(RECORDS TO USE Opens)

### src/rtl/muldiv_unit.sv
// Iterative multiply/divide engine with HI/LO registers.
// Shift-add multiply, restoring divide, one bit per cycle plus a sign-fix cycle.
module muldiv_unit #(
  parameter int WIDTH = 32,
  parameter int CNT_W = $clog2(WIDTH) + 1
) (
  input  logic             clk,
  input  logic             rst,
  input  logic             start,
  input  logic [1:0]       op,
  input  logic [WIDTH-1:0] a,
  input  logic [WIDTH-1:0] b,
  input  logic             mthi,
  input  logic             mtlo,
  input  logic [WIDTH-1:0] wdata,
  output logic [WIDTH-1:0] hi,
  output logic [WIDTH-1:0] lo,
  output logic             busy,
  output logic             done
);

  typedef enum logic [1:0] {
    IDLE,
    CALC,
    FIX
  } state_t;

  localparam int W2 = 2 * WIDTH;

  state_t           state_q;
  state_t           state_d;
  logic [CNT_W-1:0] cnt_q;
  logic             is_div_q;
  logic             pneg_q;
  logic             rneg_q;
  logic [WIDTH-1:0] opnd_q;
  logic [W2-1:0]    acc_q;
  logic [WIDTH-1:0] hi_q;
  logic [WIDTH-1:0] lo_q;
  logic             done_q;

  logic             is_signed;
  logic             is_div;
  logic             a_neg;
  logic             b_neg;
  logic [WIDTH-1:0] amag;
  logic [WIDTH-1:0] bmag;
  logic             dz;
  logic             last;

  assign is_signed = ~op[0];
  assign is_div    = op[1];
  assign a_neg     = is_signed & a[WIDTH-1];
  assign b_neg     = is_signed & b[WIDTH-1];
  assign amag      = a_neg ? (WIDTH'(0) - a) : a;
  assign bmag      = b_neg ? (WIDTH'(0) - b) : b;
  assign dz        = is_div & (b == '0);
  assign last      = (cnt_q == CNT_W'(WIDTH - 1));

  // Multiply step: acc = {partial product, remaining multiplier}
  logic [WIDTH:0]   mul_sum;
  logic [W2-1:0]    mul_next;

  assign mul_sum  = {1'b0, acc_q[W2-1:WIDTH]}
                  + (acc_q[0] ? {1'b0, opnd_q} : '0);
  assign mul_next = {mul_sum, acc_q[WIDTH-1:1]};

  // Divide step: acc = {partial remainder, dividend/quotient bits}
  logic [WIDTH:0]   div_shift;
  logic [WIDTH:0]   div_trial;
  logic             div_ok;
  logic [WIDTH-1:0] div_rem;
  logic [W2-1:0]    div_next;

  assign div_shift = {acc_q[W2-1:WIDTH], acc_q[WIDTH-1]};
  assign div_trial = div_shift - {1'b0, opnd_q};
  assign div_ok    = ~div_trial[WIDTH];
  assign div_rem   = div_ok ? div_trial[WIDTH-1:0]
                            : div_shift[WIDTH-1:0];
  assign div_next  = {div_rem, acc_q[WIDTH-2:0], div_ok};

  logic [W2-1:0]    prod;
  logic [WIDTH-1:0] quo;
  logic [WIDTH-1:0] rem;
  logic [WIDTH-1:0] fix_hi;
  logic [WIDTH-1:0] fix_lo;

  assign prod   = pneg_q ? (W2'(0) - acc_q) : acc_q;
  assign quo    = pneg_q ? (WIDTH'(0) - acc_q[WIDTH-1:0])
                         : acc_q[WIDTH-1:0];
  assign rem    = rneg_q ? (WIDTH'(0) - acc_q[W2-1:WIDTH])
                         : acc_q[W2-1:WIDTH];
  assign fix_hi = is_div_q ? rem : prod[W2-1:WIDTH];
  assign fix_lo = is_div_q ? quo : prod[WIDTH-1:0];

  always_comb begin
    state_d = state_q;
    unique case (state_q)
      IDLE: if (start) state_d = dz ? FIX : CALC;
      CALC: if (last) state_d = FIX;
      FIX:  state_d = IDLE;
      default: state_d = IDLE;
    endcase
  end

  always_ff @(posedge clk) begin
    if (rst) begin
      state_q  <= IDLE;
      cnt_q    <= '0;
      is_div_q <= 1'b0;
      pneg_q   <= 1'b0;
      rneg_q   <= 1'b0;
      opnd_q   <= '0;
      acc_q    <= '0;
      hi_q     <= '0;
      lo_q     <= '0;
      done_q   <= 1'b0;
    end else begin
      state_q <= state_d;
      done_q  <= 1'b0;
      unique case (state_q)
        IDLE: begin
          if (start) begin
            cnt_q    <= '0;
            is_div_q <= is_div;
            opnd_q   <= is_div ? bmag : amag;
            pneg_q   <= (a_neg ^ b_neg) & ~dz;
            rneg_q   <= a_neg & is_div & ~dz;
            // Divide by zero parks the final answer in acc for FIX
            acc_q    <= dz ? {a, {WIDTH{1'b1}}}
                           : {{WIDTH{1'b0}}, is_div ? amag : bmag};
          end else begin
            if (mthi) hi_q <= wdata;
            if (mtlo) lo_q <= wdata;
          end
        end
        CALC: begin
          cnt_q <= cnt_q + 1'b1;
          acc_q <= is_div_q ? div_next : mul_next;
        end
        FIX: begin
          hi_q   <= fix_hi;
          lo_q   <= fix_lo;
          done_q <= 1'b1;
        end
        default: ;
      endcase
    end
  end

  assign hi   = hi_q;
  assign lo   = lo_q;
  assign busy = (state_q != IDLE);
  assign done = done_q;

endmodule

### config.mk
export PLATFORM = sky130hd
export DESIGN_NAME = muldiv_unit
export DESIGN_NICKNAME = d
export VERILOG_FILES = /design/src/rtl/muldiv_unit.sv
export SDC_FILE = /design/constraint.sdc
export NUM_CORES = 1
export LEC_CHECK = 0
export CAP_MARGIN = 20
export CORE_AREA = 2 2 248 250
export CTS_BUF_LIST = sky130_fd_sc_hd__clkbuf_8
export DETAILED_ROUTE_END_ITERATION = 6
export DIE_AREA = 0 0 250 252
export GPL_TIMING_DRIVEN = 0
export SYNTH_ARGS = -nofsm -noshare
export SYNTH_HDL_FRONTEND = slang
export SYNTH_SLANG_ARGS = --single-unit
### constraint.sdc
create_clock -name clk -period 4.2 [get_ports clk]
set_input_delay 0.84 -clock clk [delete_from_list [all_inputs] [get_ports clk]]
set_output_delay 0.84 -clock clk [all_outputs]
set_load 0.02 [all_outputs]
# Yosys cells after proc, flatten, opt, wreduce, memory -nomap -nowiden
# Cells that the tools add are included.
# op_classes
add_sub_neg	8
eq_ne	8
muxes	28
bitwise_logic	10
reduce_logical	10
# ops
operator	n
32-bit two-way mux	14
64-bit two-way mux	4
32-bit case mux with 2 select lines	2
64-bit case mux with 2 select lines	1
1-bit by 32-bit subtractor with 32-bit output (first input constant)	4
1-bit by 64-bit subtractor with 64-bit output (first input constant)	1
32-bit by 32-bit adder with 33-bit output	1
33-bit by 32-bit subtractor with 33-bit output	1
32-bit zero test	1
6-bit case mux with 2 select lines	1
2-bit != test (second input constant)	5
6-bit by 1-bit adder with 6-bit output (second input constant)	1
1-bit AND	6
6-bit by 5-bit == test with 1-bit output (second input constant)	1
2-bit two-way mux	3
6-bit two-way mux	1
2-bit AND reduction	3
3-bit AND reduction	2
2-bit nonzero test	3
2-bit case mux with 2 select lines	1
1-bit NOT	3
2-bit by 1-bit == test with 1-bit output (second input constant)	1
2-bit == test (second input constant)	1
2-bit zero test	1
2 further kinds	2
# word_totals
reg_bits	172
in_bits	103
output_inout_bits	66
wordCells	74

# Longest topological paths before layout
# Gate-level depths: netlist of the first run.
# depth
depth_word	7
ltp_mapped	14
ltp_nobuf	12

# Least setup slack after synthesis of the first run
# OpenSTA, ideal clock, no wires.
# synth_timing
path_kind	input port to flip-flop
start	input port b[13]
end	register acc_q[36]
t_arrival_ns	3.406
t_required_ns	4.109
path_slack_ns	0.703
path_stages	9
cell_sequence	or4_1 > nor4b_2 > nand4_1 > or4_1 > nor2_1 > buf_2 > buf_2 > nand2_1 > a311oi_1
# synth_via
elab_chain_cells	5
# synth_rtl
element	line_no	source
from (decl)	12	input logic [WIDTH-1:0] b,
32-bit zero test	57	assign dz = is_div & (b == '0);
1-bit AND	57	
64-bit two-way mux	130	acc_q <= dz ? {a, {WIDTH{1'b1}}}
64-bit two-way mux	123	if (start) begin
64-bit case mux with 2 select lines	121	unique case (state_q)
to (signal assigned)	130	
to (signal assigned)	139	acc_q <= is_div_q ? div_next : mul_next;
to (decl)	37	logic [W2-1:0] acc_q;
# No other way between the ends. The select of a mux whose other input is x is not followed.
# A chain may end at the register's enable or synchronous reset.

# Worst setup path in the final report of the first run
# layout_timing
start	register acc_q[48]
end	register acc_q[33]
# layout_via
elab_chain_cells	4
# layout_rtl
element	line_no	source
33-bit by 32-bit subtractor with 33-bit output	76	assign div_trial = div_shift - {1'b0, opnd_q};
32-bit two-way mux	78	assign div_rem = div_ok ? div_trial[WIDTH-1:0]
64-bit two-way mux	139	
64-bit case mux with 2 select lines	121	
# No other way between the ends.

==> results of run 1 <==
==> per-layer routing <==
metal,track usage (%),part of all wire (%),vias to the layer above
met1,30.15,43,8005
met5,0,0.054,-
li1,-,-,7762
met4,8.452,4.2,6
met3,5.922,12,176
met2,32.42,41,1026
==> layout make-up <==
| type | instances | area, µm² |
|---|---|---|
| repair buffers | 165 | 1652 |
| diodes | 1 | 2.502 |
| inverters | 66 | 247.7 |
| fillers | 6632 | 42050 |
| flip-flops and latches | 172 | 3445 |
| well taps | 782 | 978.4 |
| clock inverters | 14 | 193.9 |
| clock buffers | 18 | 247.7 |
| multi-input cells | 1643 | 10760 |
| plain buffers | 138 | 563.0 |
==> synth_stat cells (all sizes together), types with 20 or more instances <==
master and count:
mux2i 88, dfxtp 172, inv 65, nand2b 28, nand3 27, a21o 29, nor3 39, clkbuf 113
a221oi 23, ha 69, o211ai 21, nor2 263, nor2b 24, o21ai 116, xor2 78, buf 24
a21oi 193, xnor2 88, a31oi 20, nand2 135, a211oi 121
==> cell families after synthesis <==
logic type      synth area share (%)
compound gates                 29.31
xor+xnor                       9.730
fa+ha+maj                      6.045
buf+inv                        5.359
flops                          23.04
mux                            6.422
simple gates                   20.10
==> power groups by stage <==
| stage | registers [W] | logic (W) | clock network (W) |
|---|---|---|---|
| 3_5_place_dp | 0.00199 | 0.00240 | 0 |
| 6_report | 0.00197 | 0.00249 | 0.00137 |
| 3_3_place_gp | 0.00199 | 0.00240 | 0 |
| 2_1_floorplan | 0.00198 | 0.00148 | 0 |
| 5_1_grt | 0.00198 | 0.00265 | 0.00143 |
| 4_1_cts | 0.00195 | 0.00241 | 0.00136 |
==> state kept, by name, indices dropped and copies added (netlist names) <==
name / count
rneg_q: 1
acc_q: 64
done: 1
hi: 32
opnd_q: 32
cnt_q: 6
state_q: 2
lo: 32
is_div_q: 1
pneg_q: 1
==> tightest hold or removal path: cells and delay by family (launching register included) <==
kind            cells  cell delay [ns]
flops               1             0.32
simple gates        1             0.05
compound gates      1             0.05
==> per-stage QoR <==
step | hold WS, ns | instance area [µm²] | worst slack [ns]
after detailed placement | 0.4448 | 17570 | -0.7202
after CTS | 0.4574 | 18040 | 0.02379
final | 0.4585 | 18090 | 0.03323
after global routing | 0.4766 | 18090 | 0.01902
after floorplan | 0.4319 | 14940 | 0.7026
after global placement | 0.4397 | 17570 | -0.6723
==> how the worst max path moves through the flow <==
stage	startpoint	endpoint	slack, ns	depth (start not counted)
floorplan	b[13]	acc_q[36]	0.70	9
global placement	b[14]	acc_q[37]	-0.67	10
detailed placement	b[14]	acc_q[36]	-0.72	10
CTS	b[14]	acc_q[36]	0.02	10
global route	acc_q[48]	acc_q[33]	0.02	12
finish	acc_q[48]	acc_q[33]	0.03	12
==> impl_metrics.ini, run 1 <==
[power]
power_switching_w = 0.002566
swShare_pct = 44.00
powerDensity_nw_per_um2 = 322.4
p_comb_share_pct = 42.8
pwr-share-clk_pct = 23.5
peakVddDrop_uv = 205.2
p_leak_nw = 6.667
p_seq_share_pct = 33.8
total_power_w = 0.005831
intPower_w = 0.003265

[finish]
mostFrequentLayoutCells = nor2_1, a21oi_1, dfxtp_1
final_common_cell = nor2_1
fin_nets = 2377
area_delta_synth_final_pct = 21.04
drive_above_1_share_pct = 3.655
final_util_pct = 30.08
fin_cells = 2999

[clocking]
cts_made_buffers = 17
clock_path_buffers = 2
tritoncts = done
ctsResizeCount = 6
postCtsSetupBuffers = 0
ctsRootBufferMaster = clkbuf_8
clock_latency_ns = 0.52
htree_levels = 4
hold_buffers = 0
cts_sinks = 172
clk_pin_slew_worst_paths_ns = 0.12

[critical_path]
arrival_ns = 4.55
crit_slowest_cell = dfxtp_1
r2r_cells = 12
path_class = reg2reg
crit_buf_inv = 2
crit_fanout = 10
required_ns = 4.58
critPathLaunchType = flip-flop
r2r_slack_ns = 0.03
crit_chain = ha_1 -> a211oi_1 -> o21ai_0 -> a21oi_1 -> o22ai_1 -> xor2_1 -> o21bai_1 -> clkbuf_1 -> clkbuf_2 -> nand3_1 -> o21ai_0 -> o22ai_1
worstReg2RegStart = acc_q[48]
slowest_delay_ns = 0.72
crit_family = compound AO/OA/AOI/OAI gates
crit_path_end_kind = flip-flop
r2r_end = acc_q[33]

[sta]
tns_ns = 0
worst_slew_pin_slew_ns = 1.161
fin_crit_sh_pct = 99.21
slew_viol_final = 0
grt_setup_unrepaired = no
fmax_ghz = 0.2400
finalCriticalPeriod_ns = 4.167
relSlewSlack_pct = 20.60
hold_viol = 0
finClkSkew_ns = 0.03181
setup_viol = 0

[floorplan]
rows = 90
io_pins = 169
coreArea_um2 = 60130
initial_core_util_pct = 24.85
fp.dieW_um = 250
fp.dieArea_um2 = 63000
die_h_um = 252

[synth]
post-synth-top-area-fraction_pct = 23.04
yosys.area.top_type = dfxtp_1
synth_edf_count = 0
syn_avg_cell_area_um2 = 7.401
synth.area.top_cells = dfxtp_1, nor2_1, a21oi_1
yosys_warnings = 0
yosysSeqAreaShare_pct = 23.04
synth.distinct_cells = 77
ys.flop_type = dfxtp_1
synth_fp_nets = 2193
synth_seq_cells = 172
synthArstFlopShare_pct = 0
syn-cell-area_um2 = 14940
netlist_instances = 2019

[route]
drtAntennaViolNets = 0
vias = 16975
route.detailed.drc = 0
wl_per_cell_um = 23.95
routed_wl_mm = 71.82
via_per_inst = 5.660
drt_iter0_drc = 2120
first_pass_iters = 6

[worst_hold_path]
whs_path_depth = 2
min_to = opnd_q[23]
hp-start = opnd_q[23]
hold_class = reg2reg

[global_route]
overflow = 0
grt_pass1_wl_mm = 103.5
grt_max_degree = 19
grt_use_total_pct = 21.92
antenna_found_initial = 4
grt_pass1_vias = 15321

[place]
dpl.cell_count = 2966
place_hpwl_mm = 57.85
portBuffers = 165
place_congestion = 0.9854

[run_status]
status = finished, final reports clean

[job]
cap_violations = 0
No activity file was read; power rests on OpenSTA's default activity.
==> inputs of run 2 (changes only) <==
--- a/config.mk
+++ b/config.mk
@@ -8,9 +8,11 @@
 export CAP_MARGIN = 20
 export CORE_AREA = 2 2 248 250
 export CTS_BUF_LIST = sky130_fd_sc_hd__clkbuf_8
+export CTS_CLUSTER_DIAMETER = 80
 export DETAILED_ROUTE_END_ITERATION = 6
 export DIE_AREA = 0 0 250 252
 export GPL_TIMING_DRIVEN = 0
+export PLACE_DENSITY = 0.42
 export SYNTH_ARGS = -nofsm -noshare
 export SYNTH_HDL_FRONTEND = slang
 export SYNTH_SLANG_ARGS = --single-unit
==> run 2 against run 1 <==
Against the previous run: setup slack improved by 0.057 ns; sequential cell count is the same; clock power fell by 3%; clock-buffer cell count shrank 1; sequential share of layout area barely moved; power up 0.31%; via count shrank 2.2%; largest cell class unchanged; largest power group unchanged.
==> impl_metrics.ini, run 2 (synthesis results as in run 1) <==
[clocking]
clock_latency_ns = 0.58
cts_sinks = 172
tritoncts = done
hold_buffers = 0
ctsRootBufferMaster = clkbuf_8
clock_path_buffers = 2
cts_made_buffers = 17
htree_levels = 4
clk_pin_slew_worst_paths_ns = 0.11

[finish]
fin_nets = 2382
n_antenna_cell = 0
mostFrequentLayoutCells = nor2_1, a21oi_1, dfxtp_1
drive_above_1_share_pct = 4.007
largest_reg_flops = 64
fin_cells = 3003
top_register = acc_q
final_common_cell = nor2_1
n_fill_cell = 6616
final_util_pct = 30.12
area_delta_synth_final_pct = 21.20

[critical_path]
crit_path_end_kind = flip-flop
r2r_cells = 13
worstReg2RegStart = acc_q[0]
critPathLaunchType = input port
required_ns = 4.68
arrival_ns = 4.59
crit_start = b[13]
crit_fanout = 8
path_class = in2reg
r2r_slack_ns = 0.24

[sta]
finClkSkew_ns = 0.02921
relSlewSlack_pct = 23.24
grt_setup_unrepaired = no
worst_slew_pin_slew_ns = 1.151
worst_hold_slack_ns = 0.4608
fmax_ghz = 0.2433
hold_viol = 0
slew_viol_final = 0
fin_crit_sh_pct = 97.85
finalCriticalPeriod_ns = 4.110
setup_viol = 0

[place]
portBuffers = 165
place_congestion = 0.9366
place_hpwl_mm = 62.65
dpl.cell_count = 2968

[route]
via_per_inst = 5.527
route.detailed.drc = 0
drt_iter0_drc = 1581
routed-wl-met3_mm = 5.855
routed_wl_mm = 76.48
wl_met1_mm = 34.17
top_layer_used = met4
wl_per_cell_um = 25.47
routed-wl-met2_mm = 33.83
drtAntennaViolNets = 0
first_pass_iters = 5
vias = 16597

[worst_hold_path]
hp-start = opnd_q[11]
whs_path_depth = 2
hold_class = reg2reg

[global_route]
grt_max_degree = 18
grt_pass1_wl_mm = 109.9
overflow = 0
antenna_found_initial = 0
grt_use_total_pct = 23.83
grt_pass1_vias = 15921

[floorplan]
die_h_um = 252
coreArea_um2 = 60130
io_pins = 169
fp.dieArea_um2 = 63000
initial_core_util_pct = 24.85
fp.dieW_um = 250
rows = 90

[power]
p_leak_nw = 6.699
peakVddDrop_uv = 294.2
powerDensity_nw_per_um2 = 322.9

[run_status]
status = finished, final reports clean

[job]
cap_violations = 0
## run 2: cell types whose count changed in the layout (fill, tap and decap cells not counted), sizes merged
| cell | previous run | this run |
|---|---|---|
| buf | 23 | 28 |
| clkbuf | 132 | 130 |
| clkinv | 5 | 3 |
| clkinvlp | 1 | 5 |
| diode | 1 | 0 |
| dlymetal6s2s | 0 | 1 |
| inv | 72 | 71 |
## run 2: worst max-delay path, cell delays in order
cell and delay, ns:
clkdlybuf4s50_1 0.47, or4_1 0.63, nor4b_4 0.44, nand4_1 0.24, or4_1 0.45, clkbuf_1 0.24, nand2_1 0.19, nor2_1 0.06
a211oi_1 0.59, a21oi_1 0.12, a221oi_1 0.31
## run 2: repair_timing
item	CTS	global route
gates resized for setup	11	19
pin swaps	0	1
setup endpoints to repair	43	48
buffers inserted	0	2
## run 2: layout make-up
class	instances	area [µm²]	area share (%)
well taps	782	978.4	5.402
clock inverters	15	183.9	1.016
inverters	66	251.5	1.389
flip-flops and latches	172	3448	19.04
plain buffers	138	565.5	3.123
multi-input cells	1643	10760	59.39
repair buffers	170	1694	9.354
clock buffers	17	234.0	1.292
## run 2: stage by stage
step	worst slack, ns	total power, W	TNS (ns)	area, µm²
floorplan	0.7026	0.003463	0	14940
global placement	-0.7836	0.004487	-28.21	17570
finish	0.09017	0.005849	0	18110
CTS	0.005725	0.005820	0	18030
detailed placement	-0.7967	0.004482	-29.92	17590
global route	0.02060	0.006123	0	18110
## run 2: path summary, 6_finish.rpt
| path | endpoint |
|---|---|
| worst max-delay path | acc_q[18] |
| worst min-delay path | opnd_q[11] |
| worst max register to register | acc_q[55] |
| worst min register to register | opnd_q[11] |
## run 2: power breakdown
group	leakage, nW	internal (W)	switching [W]
combinational	5.09	0.000921	0.00163
sequential	1.41	0.00178	0.000189
clock	0.200	0.000548	0.000784
## run 2: routing by layer
layer / up-vias / GRT usage (%)
met2: 702 / 38.14
met3: 101 / 4.539
met4: 0 / 8.777
met5: - / 0
li1: 7774 / -
met1: 8020 / 31.77
==> inputs of run 3 (changes only) <==
--- a/config.mk
+++ b/config.mk
@@ -11,7 +11,6 @@
 export CTS_CLUSTER_DIAMETER = 80
 export DETAILED_ROUTE_END_ITERATION = 6
 export DIE_AREA = 0 0 250 252
-export GPL_TIMING_DRIVEN = 0
 export PLACE_DENSITY = 0.42
 export SYNTH_ARGS = -nofsm -noshare
 export SYNTH_HDL_FRONTEND = slang
==> run 3 against run 2 <==
Against the previous run: design area is 2.5% higher; register-to-register slack improved by 0.14 ns; core utilization rose by 0.77 points; largest cell class unchanged.
==> impl_metrics.ini, run 3 (synthesis results as in run 1) <==
[run_status]
status = finished, final reports clean

[sta]
worst_hold_slack_ns = 0.4594
worst_slew_pin_slew_ns = 1.221
fin_crit_sh_pct = 90.97
finClkSkew_ns = 0.02835
fin_ws_ns = 0.3794
fmax_ghz = 0.2617
setup_viol = 0
slew_viol_final = 0
finalCriticalPeriod_ns = 3.821
relSlewSlack_pct = 18.31
hold_viol = 0
grt_setup_unrepaired = no

[critical_path]
r2r_slack_ns = 0.38
crit_slowest_cell = a2111oi_0
crit_path_end_kind = flip-flop
path_class = reg2reg
r2r_end = acc_q[63]
slowest_delay_ns = 0.74
required_ns = 4.64
arrival_ns = 4.26
crit_fanout = 8
worstReg2RegStart = acc_q[34]
r2r_cells = 12
crit_chain = ha_1 -> o211ai_1 -> a21oi_1 -> o21ai_0 -> a2111oi_0 -> buf_4 -> o21ai_0 -> buf_4 -> a32oi_1 -> xor2_1 -> mux2i_1 -> o211ai_1
critPathLaunchType = flip-flop

[route]
via_per_inst = 5.422
wl_met1_mm = 32.33
route.detailed.drc = 0
routed_wl_mm = 68.63
first_pass_iters = 7
drt_iter0_drc = 1434
routed-wl-met3_mm = 4.434
vias = 16287
drtAntennaViolNets = 0
top_layer_used = met4
routed-wl-met2_mm = 29.99
wl_per_cell_um = 22.85

[clocking]
tritoncts = done
postCtsSetupBuffers = 0
clock_path_buffers = 2
clock_latency_ns = 0.53
cts_made_buffers = 17
htree_levels = 4
hold_buffers = 0
ctsRootBufferMaster = clkbuf_8
cts_sinks = 172
clk_pin_slew_worst_paths_ns = 0.11
ctsResizeCount = 0

[finish]
drive_above_1_share_pct = 9.316
n_fill_cell = 6554
largest_reg_flops = 64
final_common_cell = nor2_1
n_antenna_cell = 0
stdcell_area_um2 = 18570
top_register = acc_q
fin_nets = 2383
final_util_pct = 30.88
fin_cells = 3004
area_delta_synth_final_pct = 24.28
mostFrequentLayoutCells = nor2_1, a21oi_1, dfxtp_1

[floorplan]
io_pins = 169
fp.dieW_um = 250
initial_core_util_pct = 24.85
die_h_um = 252
rows = 90
coreArea_um2 = 60130
fp.dieArea_um2 = 63000

[place]
portBuffers = 168
dpl.cell_count = 2971
place_congestion = 0.9481
pre_cts_ws_ns = -0.02860
place_hpwl_mm = 54.66
placed_area_um2 = 18180

[power]
powerDensity_nw_per_um2 = 308.3
peakVddDrop_uv = 193.0
p_leak_nw = 7.157

[worst_hold_path]
hp-start = opnd_q[11]
hold_class = reg2reg
min_to = opnd_q[11]
whs_path_depth = 2

[job]
cap_violations = 0

[global_route]
overflow = 0
grt_max_degree = 96
antenna_found_initial = 2
grt_pass1_wl_mm = 100.3
grt_use_total_pct = 21.19
grt_pass1_vias = 15176
## run 3: cell types whose count changed in the layout (fill, tap and decap cells not counted), sizes merged
cell / delta
buf: +114
bufinv: -1
clkbuf: -111
clkdlybuf4s50: +1
clkinv: +3
clkinvlp: -4
dlygate4sd1: -1
dlymetal6s2s: -1
inv: +1
## run 3: how the worst max path moves through the flow
stage,startpoint,depth (start not counted),endpoint
after floorplan,b[13],9,acc_q[36]
after global placement,b[14],12,acc_q[62]
after detailed placement,b[13],12,acc_q[62]
after CTS,acc_q[0],10,hi[25]
after global routing,acc_q[0],10,hi[25]
final,acc_q[34],12,acc_q[63]
## run 3: stage by stage
stage	setup TNS, ns	total power (W)
final	0	0.005726
after detailed placement	-0.02860	0.004482
after global routing	0	0.006047
after global placement	0	0.004487
after CTS	0	0.005729
after floorplan	0	0.003463
## run 3: final cells by class
cell class | count | area (µm²) | share of cell area [%]
Multi-Input combinational cell | 1643 | 10740 | 57.82
Clock buffer | 18 | 247.7 | 1.334
Tap cell | 782 | 978.4 | 5.268
Inverter | 66 | 247.7 | 1.334
Clock inverter | 14 | 133.9 | 0.7209
Sequential cell | 172 | 3445 | 18.55
Timing Repair Buffer | 309 | 2780 | 14.97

(RECORDS TO USE Closes)

### WHAT TO WORK ON
From the opening line of the data above through the line holding "logic [CNT_W-1:0] cnt_q;", give every line again exactly as it stands.

### WRITTEN SOLUTION
### src/rtl/muldiv_unit.sv
// Iterative multiply/divide engine with HI/LO registers.
// Shift-add multiply, restoring divide, one bit per cycle plus a sign-fix cycle.
module muldiv_unit #(
  parameter int WIDTH = 32,
  parameter int CNT_W = $clog2(WIDTH) + 1
) (
  input  logic             clk,
  input  logic             rst,
  input  logic             start,
  input  logic [1:0]       op,
  input  logic [WIDTH-1:0] a,
  input  logic [WIDTH-1:0] b,
  input  logic             mthi,
  input  logic             mtlo,
  input  logic [WIDTH-1:0] wdata,
  output logic [WIDTH-1:0] hi,
  output logic [WIDTH-1:0] lo,
  output logic             busy,
  output logic             done
);

  typedef enum logic [1:0] {
    IDLE,
    CALC,
    FIX
  } state_t;

  localparam int W2 = 2 * WIDTH;

  state_t           state_q;
  state_t           state_d;
  logic [CNT_W-1:0] cnt_q;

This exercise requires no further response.